Exercise
The answer must consist of every line in the data below that holds the word "synthesis".

Start of Exercise data

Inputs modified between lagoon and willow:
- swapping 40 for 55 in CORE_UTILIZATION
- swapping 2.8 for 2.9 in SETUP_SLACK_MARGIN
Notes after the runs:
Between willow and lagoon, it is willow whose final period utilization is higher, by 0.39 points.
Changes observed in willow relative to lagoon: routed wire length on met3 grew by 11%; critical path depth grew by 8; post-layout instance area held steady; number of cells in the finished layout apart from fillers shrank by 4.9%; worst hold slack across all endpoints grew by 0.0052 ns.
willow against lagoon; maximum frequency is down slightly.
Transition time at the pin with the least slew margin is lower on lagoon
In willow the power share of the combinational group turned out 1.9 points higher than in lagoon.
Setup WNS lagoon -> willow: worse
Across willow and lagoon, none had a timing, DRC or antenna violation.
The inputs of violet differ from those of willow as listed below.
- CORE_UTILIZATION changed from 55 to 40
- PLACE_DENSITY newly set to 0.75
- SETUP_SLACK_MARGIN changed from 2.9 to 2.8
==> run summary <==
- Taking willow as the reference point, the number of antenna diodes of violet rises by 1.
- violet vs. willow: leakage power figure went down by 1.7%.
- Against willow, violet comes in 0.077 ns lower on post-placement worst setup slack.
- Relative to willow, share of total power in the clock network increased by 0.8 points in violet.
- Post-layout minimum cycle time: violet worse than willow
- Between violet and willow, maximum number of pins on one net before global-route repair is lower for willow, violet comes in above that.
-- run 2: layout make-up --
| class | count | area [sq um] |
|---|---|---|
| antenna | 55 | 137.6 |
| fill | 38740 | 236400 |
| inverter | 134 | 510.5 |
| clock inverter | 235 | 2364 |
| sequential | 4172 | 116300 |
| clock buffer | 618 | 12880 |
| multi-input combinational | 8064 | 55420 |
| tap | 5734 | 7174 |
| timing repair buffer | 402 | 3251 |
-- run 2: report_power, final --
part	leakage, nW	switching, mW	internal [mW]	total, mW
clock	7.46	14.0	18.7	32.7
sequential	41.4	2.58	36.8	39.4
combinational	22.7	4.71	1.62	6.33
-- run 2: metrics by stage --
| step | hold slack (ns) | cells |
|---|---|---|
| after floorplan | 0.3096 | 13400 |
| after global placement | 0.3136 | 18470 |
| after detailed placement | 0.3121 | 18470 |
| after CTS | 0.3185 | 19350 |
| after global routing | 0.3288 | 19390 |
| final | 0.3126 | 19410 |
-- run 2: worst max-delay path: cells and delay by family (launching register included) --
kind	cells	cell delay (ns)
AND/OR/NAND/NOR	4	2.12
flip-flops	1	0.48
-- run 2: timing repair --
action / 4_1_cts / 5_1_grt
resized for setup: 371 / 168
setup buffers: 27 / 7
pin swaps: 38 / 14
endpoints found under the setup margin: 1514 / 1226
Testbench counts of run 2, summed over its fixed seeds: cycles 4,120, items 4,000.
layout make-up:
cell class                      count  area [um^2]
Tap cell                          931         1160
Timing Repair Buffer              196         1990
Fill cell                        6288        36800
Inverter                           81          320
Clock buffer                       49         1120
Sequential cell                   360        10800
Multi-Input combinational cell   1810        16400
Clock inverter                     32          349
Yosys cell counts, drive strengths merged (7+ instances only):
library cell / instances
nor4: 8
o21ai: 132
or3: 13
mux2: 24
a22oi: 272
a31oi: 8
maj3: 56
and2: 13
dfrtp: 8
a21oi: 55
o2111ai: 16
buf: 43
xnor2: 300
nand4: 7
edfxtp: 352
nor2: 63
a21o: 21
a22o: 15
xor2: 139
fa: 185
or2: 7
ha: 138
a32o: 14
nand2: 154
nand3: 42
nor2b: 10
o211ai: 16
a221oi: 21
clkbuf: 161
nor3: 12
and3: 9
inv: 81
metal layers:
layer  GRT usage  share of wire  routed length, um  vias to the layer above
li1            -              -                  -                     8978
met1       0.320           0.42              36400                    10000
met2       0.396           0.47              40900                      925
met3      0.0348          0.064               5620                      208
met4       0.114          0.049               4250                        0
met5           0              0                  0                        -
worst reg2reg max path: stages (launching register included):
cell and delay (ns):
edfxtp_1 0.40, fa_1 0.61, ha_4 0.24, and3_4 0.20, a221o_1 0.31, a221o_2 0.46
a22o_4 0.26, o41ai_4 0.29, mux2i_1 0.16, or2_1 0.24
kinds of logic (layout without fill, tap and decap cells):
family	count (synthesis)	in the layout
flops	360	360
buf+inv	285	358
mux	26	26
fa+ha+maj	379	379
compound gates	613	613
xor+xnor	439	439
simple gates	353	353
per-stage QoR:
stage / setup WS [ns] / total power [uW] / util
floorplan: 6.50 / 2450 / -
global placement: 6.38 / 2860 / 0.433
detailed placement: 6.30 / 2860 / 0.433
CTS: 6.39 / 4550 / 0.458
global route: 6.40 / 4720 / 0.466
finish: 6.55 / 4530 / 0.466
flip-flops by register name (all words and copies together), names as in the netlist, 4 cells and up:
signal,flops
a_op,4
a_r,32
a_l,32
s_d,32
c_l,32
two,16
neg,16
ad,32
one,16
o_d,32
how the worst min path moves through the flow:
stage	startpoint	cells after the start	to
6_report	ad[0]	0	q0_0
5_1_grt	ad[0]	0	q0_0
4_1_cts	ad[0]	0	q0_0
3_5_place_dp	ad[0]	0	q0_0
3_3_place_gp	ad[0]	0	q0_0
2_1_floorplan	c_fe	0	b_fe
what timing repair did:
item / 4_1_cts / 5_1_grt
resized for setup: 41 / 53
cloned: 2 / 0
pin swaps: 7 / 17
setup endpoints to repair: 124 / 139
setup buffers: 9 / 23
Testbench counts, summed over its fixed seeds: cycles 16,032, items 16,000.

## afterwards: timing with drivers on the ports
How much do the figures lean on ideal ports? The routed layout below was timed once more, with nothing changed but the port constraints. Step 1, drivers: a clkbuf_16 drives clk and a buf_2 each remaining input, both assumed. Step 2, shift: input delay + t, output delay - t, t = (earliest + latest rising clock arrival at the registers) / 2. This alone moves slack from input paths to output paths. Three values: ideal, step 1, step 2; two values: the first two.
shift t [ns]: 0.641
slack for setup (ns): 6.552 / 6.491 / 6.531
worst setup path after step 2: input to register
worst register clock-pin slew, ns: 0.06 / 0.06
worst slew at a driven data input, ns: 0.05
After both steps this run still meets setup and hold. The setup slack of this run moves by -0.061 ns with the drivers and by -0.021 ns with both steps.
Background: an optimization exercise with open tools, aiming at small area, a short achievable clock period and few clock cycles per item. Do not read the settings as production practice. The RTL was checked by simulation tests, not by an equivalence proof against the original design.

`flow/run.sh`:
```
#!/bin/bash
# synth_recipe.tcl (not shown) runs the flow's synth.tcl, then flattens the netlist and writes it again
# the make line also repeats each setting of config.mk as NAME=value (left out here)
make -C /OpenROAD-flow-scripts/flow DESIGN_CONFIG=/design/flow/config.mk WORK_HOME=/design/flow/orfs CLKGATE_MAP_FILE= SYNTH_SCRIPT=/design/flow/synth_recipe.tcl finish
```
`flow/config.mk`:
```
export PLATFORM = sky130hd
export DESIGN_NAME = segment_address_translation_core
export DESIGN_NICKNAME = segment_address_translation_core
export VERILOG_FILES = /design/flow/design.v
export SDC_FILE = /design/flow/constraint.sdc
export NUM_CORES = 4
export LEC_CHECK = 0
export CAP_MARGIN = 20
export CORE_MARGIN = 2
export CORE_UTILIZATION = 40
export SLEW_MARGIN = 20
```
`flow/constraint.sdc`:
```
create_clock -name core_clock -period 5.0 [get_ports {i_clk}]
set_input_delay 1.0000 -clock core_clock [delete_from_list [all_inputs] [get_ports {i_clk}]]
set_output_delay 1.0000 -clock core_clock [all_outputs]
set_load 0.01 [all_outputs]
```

End of Exercise data
Start of Exercise data

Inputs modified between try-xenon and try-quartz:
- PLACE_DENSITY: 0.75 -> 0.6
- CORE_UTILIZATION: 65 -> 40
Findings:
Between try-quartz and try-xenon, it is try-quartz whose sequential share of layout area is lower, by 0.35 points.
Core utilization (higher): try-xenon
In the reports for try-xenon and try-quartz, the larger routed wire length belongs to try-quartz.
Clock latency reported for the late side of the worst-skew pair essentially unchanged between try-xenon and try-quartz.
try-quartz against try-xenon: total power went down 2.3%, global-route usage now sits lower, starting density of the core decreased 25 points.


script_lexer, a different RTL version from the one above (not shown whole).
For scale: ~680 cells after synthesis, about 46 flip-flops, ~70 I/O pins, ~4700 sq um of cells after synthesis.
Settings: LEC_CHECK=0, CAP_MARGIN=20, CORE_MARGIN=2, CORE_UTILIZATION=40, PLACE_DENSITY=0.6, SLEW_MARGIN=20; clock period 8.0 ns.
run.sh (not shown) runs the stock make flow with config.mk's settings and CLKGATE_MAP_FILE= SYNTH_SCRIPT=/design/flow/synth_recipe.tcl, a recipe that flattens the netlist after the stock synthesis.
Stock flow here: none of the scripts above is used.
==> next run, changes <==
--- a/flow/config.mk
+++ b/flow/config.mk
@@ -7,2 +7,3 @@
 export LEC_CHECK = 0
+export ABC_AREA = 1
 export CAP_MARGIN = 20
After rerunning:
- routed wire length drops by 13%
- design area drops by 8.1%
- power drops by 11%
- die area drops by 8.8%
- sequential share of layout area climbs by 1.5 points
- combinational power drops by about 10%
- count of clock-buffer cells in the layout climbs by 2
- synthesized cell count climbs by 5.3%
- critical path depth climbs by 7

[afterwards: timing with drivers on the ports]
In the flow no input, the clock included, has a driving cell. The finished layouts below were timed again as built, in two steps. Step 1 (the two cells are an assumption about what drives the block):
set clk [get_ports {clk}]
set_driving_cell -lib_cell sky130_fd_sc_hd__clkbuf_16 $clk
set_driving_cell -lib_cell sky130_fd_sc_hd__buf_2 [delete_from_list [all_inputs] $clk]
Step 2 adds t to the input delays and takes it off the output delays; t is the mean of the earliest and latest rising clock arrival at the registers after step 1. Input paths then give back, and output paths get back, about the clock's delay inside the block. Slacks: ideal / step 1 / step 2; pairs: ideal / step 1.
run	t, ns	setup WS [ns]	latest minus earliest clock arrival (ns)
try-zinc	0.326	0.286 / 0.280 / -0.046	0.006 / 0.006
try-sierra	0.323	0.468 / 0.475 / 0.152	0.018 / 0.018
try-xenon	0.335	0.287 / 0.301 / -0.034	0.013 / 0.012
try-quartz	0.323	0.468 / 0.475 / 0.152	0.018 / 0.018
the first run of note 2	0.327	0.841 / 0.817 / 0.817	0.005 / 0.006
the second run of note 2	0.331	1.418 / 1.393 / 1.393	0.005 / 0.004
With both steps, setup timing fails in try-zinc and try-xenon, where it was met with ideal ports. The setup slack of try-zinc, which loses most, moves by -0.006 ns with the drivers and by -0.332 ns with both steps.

End of Exercise data

Reply
family	count (synthesis)	in the layout
For scale: ~680 cells after synthesis, about 46 flip-flops, ~70 I/O pins, ~4700 sq um of cells after synthesis.
run.sh (not shown) runs the stock make flow with config.mk's settings and CLKGATE_MAP_FILE= SYNTH_SCRIPT=/design/flow/synth_recipe.tcl, a recipe that flattens the netlist after the stock synthesis.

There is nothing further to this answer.